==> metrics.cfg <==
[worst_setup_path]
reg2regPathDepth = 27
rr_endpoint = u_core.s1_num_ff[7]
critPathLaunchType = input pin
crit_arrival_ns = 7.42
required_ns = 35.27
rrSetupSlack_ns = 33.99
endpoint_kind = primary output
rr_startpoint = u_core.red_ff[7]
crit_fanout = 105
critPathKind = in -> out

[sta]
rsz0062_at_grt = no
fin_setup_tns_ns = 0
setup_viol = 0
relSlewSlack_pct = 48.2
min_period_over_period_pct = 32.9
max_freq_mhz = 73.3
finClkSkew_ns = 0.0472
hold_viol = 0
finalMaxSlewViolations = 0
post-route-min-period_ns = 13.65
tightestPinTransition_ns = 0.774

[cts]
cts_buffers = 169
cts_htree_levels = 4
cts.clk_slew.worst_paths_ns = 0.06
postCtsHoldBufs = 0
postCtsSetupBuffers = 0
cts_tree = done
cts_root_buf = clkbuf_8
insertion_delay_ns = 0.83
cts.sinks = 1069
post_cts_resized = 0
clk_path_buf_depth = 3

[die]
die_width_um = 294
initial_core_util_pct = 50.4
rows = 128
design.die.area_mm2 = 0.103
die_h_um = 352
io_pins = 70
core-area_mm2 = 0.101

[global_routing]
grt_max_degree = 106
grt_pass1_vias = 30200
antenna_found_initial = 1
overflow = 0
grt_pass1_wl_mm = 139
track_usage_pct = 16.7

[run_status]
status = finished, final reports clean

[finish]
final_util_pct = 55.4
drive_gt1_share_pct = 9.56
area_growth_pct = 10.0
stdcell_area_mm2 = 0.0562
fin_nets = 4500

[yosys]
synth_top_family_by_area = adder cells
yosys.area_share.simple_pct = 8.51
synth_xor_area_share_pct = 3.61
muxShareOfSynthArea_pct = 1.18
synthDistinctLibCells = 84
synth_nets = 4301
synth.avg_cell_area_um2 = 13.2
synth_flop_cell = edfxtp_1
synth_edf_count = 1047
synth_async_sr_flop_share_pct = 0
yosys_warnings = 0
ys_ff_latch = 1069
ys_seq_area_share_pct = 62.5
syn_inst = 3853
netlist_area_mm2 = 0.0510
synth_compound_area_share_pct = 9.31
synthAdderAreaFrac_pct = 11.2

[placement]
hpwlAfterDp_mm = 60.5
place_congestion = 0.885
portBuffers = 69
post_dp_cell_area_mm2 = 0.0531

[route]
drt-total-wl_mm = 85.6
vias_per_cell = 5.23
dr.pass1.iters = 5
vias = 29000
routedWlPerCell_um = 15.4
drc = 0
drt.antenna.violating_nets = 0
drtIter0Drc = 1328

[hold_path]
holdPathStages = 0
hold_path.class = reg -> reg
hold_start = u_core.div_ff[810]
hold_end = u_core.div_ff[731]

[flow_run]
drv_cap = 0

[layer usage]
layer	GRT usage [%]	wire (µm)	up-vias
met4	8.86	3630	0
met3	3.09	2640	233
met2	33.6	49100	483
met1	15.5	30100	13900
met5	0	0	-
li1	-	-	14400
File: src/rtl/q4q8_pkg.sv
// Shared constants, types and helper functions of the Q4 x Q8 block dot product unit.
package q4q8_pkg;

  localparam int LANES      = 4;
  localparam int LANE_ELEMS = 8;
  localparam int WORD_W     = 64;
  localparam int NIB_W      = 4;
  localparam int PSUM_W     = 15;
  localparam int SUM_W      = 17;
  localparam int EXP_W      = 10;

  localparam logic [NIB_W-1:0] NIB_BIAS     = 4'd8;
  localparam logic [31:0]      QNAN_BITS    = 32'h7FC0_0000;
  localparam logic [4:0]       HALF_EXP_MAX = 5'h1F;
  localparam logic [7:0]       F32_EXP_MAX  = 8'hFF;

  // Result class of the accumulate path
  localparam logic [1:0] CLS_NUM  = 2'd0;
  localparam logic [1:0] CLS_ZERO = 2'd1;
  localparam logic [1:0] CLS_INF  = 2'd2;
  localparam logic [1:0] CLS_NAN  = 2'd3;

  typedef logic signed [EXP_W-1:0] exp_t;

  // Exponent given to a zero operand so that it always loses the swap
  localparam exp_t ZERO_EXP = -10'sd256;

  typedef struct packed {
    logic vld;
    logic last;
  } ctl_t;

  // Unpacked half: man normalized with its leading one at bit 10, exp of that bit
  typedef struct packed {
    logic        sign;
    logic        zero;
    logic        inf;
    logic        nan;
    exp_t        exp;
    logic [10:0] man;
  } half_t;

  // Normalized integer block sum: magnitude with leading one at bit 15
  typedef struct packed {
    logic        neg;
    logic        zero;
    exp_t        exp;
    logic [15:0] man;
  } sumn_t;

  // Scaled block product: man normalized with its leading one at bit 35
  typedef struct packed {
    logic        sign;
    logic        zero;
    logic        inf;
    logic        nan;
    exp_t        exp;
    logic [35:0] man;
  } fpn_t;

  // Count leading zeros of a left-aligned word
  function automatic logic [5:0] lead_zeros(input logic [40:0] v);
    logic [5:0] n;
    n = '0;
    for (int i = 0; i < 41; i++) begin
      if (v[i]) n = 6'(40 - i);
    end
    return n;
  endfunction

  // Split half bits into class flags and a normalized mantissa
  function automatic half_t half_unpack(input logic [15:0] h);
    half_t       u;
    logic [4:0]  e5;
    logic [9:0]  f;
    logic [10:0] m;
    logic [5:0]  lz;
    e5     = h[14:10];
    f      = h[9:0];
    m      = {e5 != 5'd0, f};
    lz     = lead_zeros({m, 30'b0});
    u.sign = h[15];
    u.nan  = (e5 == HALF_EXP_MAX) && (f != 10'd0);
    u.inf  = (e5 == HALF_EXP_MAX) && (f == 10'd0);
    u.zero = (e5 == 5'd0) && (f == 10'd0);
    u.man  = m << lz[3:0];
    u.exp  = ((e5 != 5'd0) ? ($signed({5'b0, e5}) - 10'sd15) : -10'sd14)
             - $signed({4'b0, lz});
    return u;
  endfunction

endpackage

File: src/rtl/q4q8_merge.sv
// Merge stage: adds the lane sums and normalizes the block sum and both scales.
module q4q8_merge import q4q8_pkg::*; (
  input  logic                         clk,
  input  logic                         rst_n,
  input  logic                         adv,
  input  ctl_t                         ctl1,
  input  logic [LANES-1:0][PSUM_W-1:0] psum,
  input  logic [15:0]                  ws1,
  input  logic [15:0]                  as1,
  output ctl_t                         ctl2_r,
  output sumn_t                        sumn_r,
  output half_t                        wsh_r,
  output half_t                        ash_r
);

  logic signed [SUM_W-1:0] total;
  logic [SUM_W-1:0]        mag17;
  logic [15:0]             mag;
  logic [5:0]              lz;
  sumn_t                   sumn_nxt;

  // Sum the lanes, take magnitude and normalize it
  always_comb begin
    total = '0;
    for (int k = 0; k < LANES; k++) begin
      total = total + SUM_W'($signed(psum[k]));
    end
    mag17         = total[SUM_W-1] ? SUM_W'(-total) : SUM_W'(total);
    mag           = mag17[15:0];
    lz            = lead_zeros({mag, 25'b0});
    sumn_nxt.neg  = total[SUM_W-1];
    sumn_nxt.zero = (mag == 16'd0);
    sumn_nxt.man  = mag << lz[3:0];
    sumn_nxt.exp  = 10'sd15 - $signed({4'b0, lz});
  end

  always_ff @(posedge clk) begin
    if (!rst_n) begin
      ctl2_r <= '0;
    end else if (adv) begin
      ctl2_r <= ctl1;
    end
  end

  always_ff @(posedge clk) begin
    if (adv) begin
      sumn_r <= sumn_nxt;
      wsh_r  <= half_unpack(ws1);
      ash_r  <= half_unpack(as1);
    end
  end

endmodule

---

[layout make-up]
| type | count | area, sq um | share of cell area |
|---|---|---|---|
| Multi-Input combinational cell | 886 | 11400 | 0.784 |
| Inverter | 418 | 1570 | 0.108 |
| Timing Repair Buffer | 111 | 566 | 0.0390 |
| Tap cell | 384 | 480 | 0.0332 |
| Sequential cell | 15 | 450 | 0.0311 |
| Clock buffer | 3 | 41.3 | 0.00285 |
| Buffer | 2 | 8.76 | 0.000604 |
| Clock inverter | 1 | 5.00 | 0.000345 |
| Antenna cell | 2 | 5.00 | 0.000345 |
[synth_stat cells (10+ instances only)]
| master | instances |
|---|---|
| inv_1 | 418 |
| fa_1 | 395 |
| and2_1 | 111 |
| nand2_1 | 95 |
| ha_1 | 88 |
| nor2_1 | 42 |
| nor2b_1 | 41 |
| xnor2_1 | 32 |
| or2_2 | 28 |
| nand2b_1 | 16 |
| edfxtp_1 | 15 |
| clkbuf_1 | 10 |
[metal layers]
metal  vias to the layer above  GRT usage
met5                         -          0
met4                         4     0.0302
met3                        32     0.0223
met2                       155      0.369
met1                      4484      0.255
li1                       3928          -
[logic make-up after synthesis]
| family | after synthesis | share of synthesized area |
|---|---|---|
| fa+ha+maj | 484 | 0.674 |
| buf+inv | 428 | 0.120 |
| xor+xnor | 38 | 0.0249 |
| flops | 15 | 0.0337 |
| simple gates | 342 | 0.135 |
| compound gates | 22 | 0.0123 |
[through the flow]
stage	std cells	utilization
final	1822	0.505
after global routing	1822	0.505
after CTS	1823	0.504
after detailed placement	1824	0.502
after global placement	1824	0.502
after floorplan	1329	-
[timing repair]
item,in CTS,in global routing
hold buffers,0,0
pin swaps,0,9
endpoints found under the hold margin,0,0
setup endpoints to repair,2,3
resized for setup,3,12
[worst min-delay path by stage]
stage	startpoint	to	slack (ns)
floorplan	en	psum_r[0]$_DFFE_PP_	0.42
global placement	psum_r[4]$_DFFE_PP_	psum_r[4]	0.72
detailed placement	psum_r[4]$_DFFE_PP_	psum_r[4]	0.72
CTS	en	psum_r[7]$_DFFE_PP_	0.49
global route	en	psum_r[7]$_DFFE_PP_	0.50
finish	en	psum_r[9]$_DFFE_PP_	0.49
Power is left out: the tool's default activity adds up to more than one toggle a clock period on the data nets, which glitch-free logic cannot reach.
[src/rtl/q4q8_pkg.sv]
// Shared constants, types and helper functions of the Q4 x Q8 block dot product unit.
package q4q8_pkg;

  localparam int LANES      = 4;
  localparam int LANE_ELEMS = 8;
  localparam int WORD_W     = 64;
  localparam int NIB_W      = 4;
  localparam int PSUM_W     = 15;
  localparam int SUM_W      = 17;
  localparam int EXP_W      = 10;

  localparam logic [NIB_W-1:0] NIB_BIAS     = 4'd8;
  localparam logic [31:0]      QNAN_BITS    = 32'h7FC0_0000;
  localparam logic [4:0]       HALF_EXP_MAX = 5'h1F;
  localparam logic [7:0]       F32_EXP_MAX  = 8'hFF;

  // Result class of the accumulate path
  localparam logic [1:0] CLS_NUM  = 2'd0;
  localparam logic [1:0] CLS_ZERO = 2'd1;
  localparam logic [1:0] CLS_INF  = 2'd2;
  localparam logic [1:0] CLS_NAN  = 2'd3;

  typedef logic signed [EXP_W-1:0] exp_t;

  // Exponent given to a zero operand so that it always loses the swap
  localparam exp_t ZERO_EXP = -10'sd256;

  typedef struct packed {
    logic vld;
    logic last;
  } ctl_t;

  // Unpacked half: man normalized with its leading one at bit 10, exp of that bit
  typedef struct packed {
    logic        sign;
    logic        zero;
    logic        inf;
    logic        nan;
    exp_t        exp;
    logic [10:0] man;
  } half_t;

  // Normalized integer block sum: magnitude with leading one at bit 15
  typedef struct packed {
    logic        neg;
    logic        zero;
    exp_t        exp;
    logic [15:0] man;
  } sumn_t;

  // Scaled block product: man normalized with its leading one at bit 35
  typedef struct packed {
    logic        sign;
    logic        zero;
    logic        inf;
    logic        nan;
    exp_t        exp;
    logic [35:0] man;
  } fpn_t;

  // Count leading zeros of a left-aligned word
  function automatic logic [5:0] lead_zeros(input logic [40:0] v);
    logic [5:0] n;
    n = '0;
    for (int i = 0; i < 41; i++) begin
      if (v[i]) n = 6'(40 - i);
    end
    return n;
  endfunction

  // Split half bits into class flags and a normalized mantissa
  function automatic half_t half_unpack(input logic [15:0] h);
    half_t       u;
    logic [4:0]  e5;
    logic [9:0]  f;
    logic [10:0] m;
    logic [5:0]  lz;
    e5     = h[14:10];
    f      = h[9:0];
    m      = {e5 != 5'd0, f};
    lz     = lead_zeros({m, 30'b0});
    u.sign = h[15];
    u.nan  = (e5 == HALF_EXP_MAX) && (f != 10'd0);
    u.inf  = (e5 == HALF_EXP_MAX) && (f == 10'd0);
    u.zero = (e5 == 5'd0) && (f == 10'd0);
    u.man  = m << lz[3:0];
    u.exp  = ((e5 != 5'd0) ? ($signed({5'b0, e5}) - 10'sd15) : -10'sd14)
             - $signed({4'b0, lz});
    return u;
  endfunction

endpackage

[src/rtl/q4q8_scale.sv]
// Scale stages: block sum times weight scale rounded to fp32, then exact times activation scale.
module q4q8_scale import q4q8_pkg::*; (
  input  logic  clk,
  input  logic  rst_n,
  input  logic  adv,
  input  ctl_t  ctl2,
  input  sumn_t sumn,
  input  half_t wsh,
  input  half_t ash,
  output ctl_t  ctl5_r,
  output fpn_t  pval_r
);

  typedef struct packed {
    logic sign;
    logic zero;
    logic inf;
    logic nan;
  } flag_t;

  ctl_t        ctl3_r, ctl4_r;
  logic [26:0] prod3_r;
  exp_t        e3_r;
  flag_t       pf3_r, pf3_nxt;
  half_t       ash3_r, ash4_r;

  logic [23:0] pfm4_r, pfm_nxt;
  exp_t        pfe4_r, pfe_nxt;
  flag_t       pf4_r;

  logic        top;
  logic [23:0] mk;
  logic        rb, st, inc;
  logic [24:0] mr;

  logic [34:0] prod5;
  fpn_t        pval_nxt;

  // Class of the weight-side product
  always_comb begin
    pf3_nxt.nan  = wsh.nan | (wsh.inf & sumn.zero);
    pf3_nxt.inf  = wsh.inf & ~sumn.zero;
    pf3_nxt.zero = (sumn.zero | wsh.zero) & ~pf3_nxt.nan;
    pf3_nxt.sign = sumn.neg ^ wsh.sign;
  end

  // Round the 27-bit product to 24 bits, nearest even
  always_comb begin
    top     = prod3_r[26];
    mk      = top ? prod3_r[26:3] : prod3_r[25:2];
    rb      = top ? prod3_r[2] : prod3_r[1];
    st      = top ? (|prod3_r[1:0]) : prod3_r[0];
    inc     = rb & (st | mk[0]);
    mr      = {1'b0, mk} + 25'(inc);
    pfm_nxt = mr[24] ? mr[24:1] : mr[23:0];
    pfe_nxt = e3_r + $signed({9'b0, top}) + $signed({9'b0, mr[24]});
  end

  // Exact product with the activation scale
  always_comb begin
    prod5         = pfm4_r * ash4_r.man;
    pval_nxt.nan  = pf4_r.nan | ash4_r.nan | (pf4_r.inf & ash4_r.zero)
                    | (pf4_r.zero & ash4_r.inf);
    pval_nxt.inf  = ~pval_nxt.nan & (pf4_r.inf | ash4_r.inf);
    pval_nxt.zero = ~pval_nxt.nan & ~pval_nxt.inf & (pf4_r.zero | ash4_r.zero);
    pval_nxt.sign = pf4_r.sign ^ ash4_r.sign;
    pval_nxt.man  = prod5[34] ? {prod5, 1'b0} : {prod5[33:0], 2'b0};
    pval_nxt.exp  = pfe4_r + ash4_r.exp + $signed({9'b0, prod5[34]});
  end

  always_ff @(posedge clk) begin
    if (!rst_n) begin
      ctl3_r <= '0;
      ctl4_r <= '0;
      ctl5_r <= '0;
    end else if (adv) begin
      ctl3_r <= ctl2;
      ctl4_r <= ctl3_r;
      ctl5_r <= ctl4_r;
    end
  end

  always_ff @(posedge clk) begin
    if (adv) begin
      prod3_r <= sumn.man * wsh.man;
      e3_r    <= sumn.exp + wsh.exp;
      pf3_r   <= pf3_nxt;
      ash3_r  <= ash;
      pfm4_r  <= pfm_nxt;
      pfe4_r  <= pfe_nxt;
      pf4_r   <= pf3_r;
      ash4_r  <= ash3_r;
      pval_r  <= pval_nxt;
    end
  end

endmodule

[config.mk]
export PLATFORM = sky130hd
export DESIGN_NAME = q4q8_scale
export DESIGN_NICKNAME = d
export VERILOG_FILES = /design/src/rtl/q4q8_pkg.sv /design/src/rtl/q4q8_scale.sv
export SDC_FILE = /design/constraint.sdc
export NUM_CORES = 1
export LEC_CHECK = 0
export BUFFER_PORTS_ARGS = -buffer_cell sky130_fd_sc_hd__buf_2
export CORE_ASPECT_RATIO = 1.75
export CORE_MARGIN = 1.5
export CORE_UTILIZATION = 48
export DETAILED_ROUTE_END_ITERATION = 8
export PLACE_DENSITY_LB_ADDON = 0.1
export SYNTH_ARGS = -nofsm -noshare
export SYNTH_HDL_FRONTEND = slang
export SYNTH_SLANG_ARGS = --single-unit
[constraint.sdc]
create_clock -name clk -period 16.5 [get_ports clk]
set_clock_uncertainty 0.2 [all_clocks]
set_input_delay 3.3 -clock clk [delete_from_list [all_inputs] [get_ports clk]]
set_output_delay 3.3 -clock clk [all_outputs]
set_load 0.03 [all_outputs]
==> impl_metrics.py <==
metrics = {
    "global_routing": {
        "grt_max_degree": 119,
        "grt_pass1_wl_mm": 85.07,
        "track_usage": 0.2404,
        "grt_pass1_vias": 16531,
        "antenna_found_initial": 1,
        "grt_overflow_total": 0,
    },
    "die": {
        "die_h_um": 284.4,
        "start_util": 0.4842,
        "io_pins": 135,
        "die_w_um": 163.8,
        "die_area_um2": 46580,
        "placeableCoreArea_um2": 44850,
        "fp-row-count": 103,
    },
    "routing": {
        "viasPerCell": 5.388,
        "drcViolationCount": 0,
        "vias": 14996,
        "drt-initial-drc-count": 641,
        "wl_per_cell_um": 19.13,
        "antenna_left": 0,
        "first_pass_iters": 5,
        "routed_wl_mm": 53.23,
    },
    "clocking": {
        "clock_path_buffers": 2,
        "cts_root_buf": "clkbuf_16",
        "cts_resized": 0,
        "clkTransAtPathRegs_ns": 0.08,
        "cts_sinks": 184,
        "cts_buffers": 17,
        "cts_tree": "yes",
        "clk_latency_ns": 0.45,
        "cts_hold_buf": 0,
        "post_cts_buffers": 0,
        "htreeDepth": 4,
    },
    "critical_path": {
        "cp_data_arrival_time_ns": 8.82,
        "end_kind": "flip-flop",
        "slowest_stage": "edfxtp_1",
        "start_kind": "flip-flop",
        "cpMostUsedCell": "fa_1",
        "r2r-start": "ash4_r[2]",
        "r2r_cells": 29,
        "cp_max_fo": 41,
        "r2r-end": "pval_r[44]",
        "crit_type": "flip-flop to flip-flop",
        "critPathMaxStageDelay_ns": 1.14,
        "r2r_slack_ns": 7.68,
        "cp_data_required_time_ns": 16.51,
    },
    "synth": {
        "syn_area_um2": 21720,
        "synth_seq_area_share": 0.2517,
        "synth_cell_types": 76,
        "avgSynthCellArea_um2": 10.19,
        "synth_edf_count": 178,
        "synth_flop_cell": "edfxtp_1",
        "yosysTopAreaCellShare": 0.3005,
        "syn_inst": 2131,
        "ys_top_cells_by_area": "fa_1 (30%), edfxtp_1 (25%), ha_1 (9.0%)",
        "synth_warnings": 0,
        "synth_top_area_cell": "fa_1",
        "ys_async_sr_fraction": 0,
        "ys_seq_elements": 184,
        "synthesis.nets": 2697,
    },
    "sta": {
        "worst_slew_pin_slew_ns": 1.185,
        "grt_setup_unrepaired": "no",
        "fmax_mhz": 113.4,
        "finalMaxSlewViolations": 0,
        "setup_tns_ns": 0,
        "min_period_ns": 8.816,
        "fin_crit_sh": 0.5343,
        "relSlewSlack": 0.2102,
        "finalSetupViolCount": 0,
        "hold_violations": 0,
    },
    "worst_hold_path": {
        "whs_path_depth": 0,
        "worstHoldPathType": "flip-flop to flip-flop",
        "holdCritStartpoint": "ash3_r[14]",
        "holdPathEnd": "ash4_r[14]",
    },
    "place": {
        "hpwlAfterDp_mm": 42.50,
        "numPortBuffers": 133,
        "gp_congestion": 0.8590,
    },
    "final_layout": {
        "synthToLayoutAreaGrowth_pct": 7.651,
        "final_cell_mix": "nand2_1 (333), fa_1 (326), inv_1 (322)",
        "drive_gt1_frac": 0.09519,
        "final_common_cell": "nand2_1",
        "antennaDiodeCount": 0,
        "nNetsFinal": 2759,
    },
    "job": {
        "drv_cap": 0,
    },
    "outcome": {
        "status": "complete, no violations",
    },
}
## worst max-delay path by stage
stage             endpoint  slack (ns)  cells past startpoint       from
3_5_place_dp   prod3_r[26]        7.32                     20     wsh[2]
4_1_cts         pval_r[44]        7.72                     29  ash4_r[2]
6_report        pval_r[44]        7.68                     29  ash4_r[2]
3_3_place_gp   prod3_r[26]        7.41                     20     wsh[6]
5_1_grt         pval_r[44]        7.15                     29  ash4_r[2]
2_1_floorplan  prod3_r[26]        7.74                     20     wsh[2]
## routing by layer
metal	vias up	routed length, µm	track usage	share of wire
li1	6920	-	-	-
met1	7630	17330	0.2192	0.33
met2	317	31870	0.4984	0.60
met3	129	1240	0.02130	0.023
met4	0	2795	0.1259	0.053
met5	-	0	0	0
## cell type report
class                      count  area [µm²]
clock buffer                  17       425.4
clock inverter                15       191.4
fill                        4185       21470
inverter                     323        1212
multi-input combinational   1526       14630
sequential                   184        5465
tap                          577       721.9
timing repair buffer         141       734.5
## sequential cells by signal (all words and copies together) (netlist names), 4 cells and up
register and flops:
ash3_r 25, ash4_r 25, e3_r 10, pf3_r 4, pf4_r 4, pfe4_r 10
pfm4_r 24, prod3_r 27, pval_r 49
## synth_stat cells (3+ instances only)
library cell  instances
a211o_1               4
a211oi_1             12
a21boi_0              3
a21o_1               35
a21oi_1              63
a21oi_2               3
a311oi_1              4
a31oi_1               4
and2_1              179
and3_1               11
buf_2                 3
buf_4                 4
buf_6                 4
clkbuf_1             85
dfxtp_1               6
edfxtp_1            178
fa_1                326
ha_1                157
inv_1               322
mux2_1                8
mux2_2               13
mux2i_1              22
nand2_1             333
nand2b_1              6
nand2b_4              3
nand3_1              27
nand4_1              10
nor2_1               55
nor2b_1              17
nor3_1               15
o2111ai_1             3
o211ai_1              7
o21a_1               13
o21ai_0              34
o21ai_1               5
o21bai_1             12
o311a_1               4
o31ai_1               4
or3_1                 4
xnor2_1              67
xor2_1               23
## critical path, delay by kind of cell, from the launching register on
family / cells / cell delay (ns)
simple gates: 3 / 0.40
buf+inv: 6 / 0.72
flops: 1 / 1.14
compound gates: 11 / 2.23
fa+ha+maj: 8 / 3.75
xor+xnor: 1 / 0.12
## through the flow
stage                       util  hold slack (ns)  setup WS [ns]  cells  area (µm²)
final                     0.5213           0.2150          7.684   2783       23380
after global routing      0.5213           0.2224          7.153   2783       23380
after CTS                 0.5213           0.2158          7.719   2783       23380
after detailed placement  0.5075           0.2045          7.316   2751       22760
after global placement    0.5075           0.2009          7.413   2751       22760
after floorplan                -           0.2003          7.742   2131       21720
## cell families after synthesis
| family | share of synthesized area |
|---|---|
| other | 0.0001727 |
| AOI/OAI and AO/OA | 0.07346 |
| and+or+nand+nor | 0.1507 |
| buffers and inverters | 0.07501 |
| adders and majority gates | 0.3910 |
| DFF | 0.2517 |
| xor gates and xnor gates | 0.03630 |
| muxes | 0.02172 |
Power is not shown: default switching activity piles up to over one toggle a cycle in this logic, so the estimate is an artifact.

EXERCISE INSTRUCTIONS – Go over the data above and copy every line that has the word "endpoints" in it.

SOLUTION –
endpoints found under the hold margin,0,0
setup endpoints to repair,2,3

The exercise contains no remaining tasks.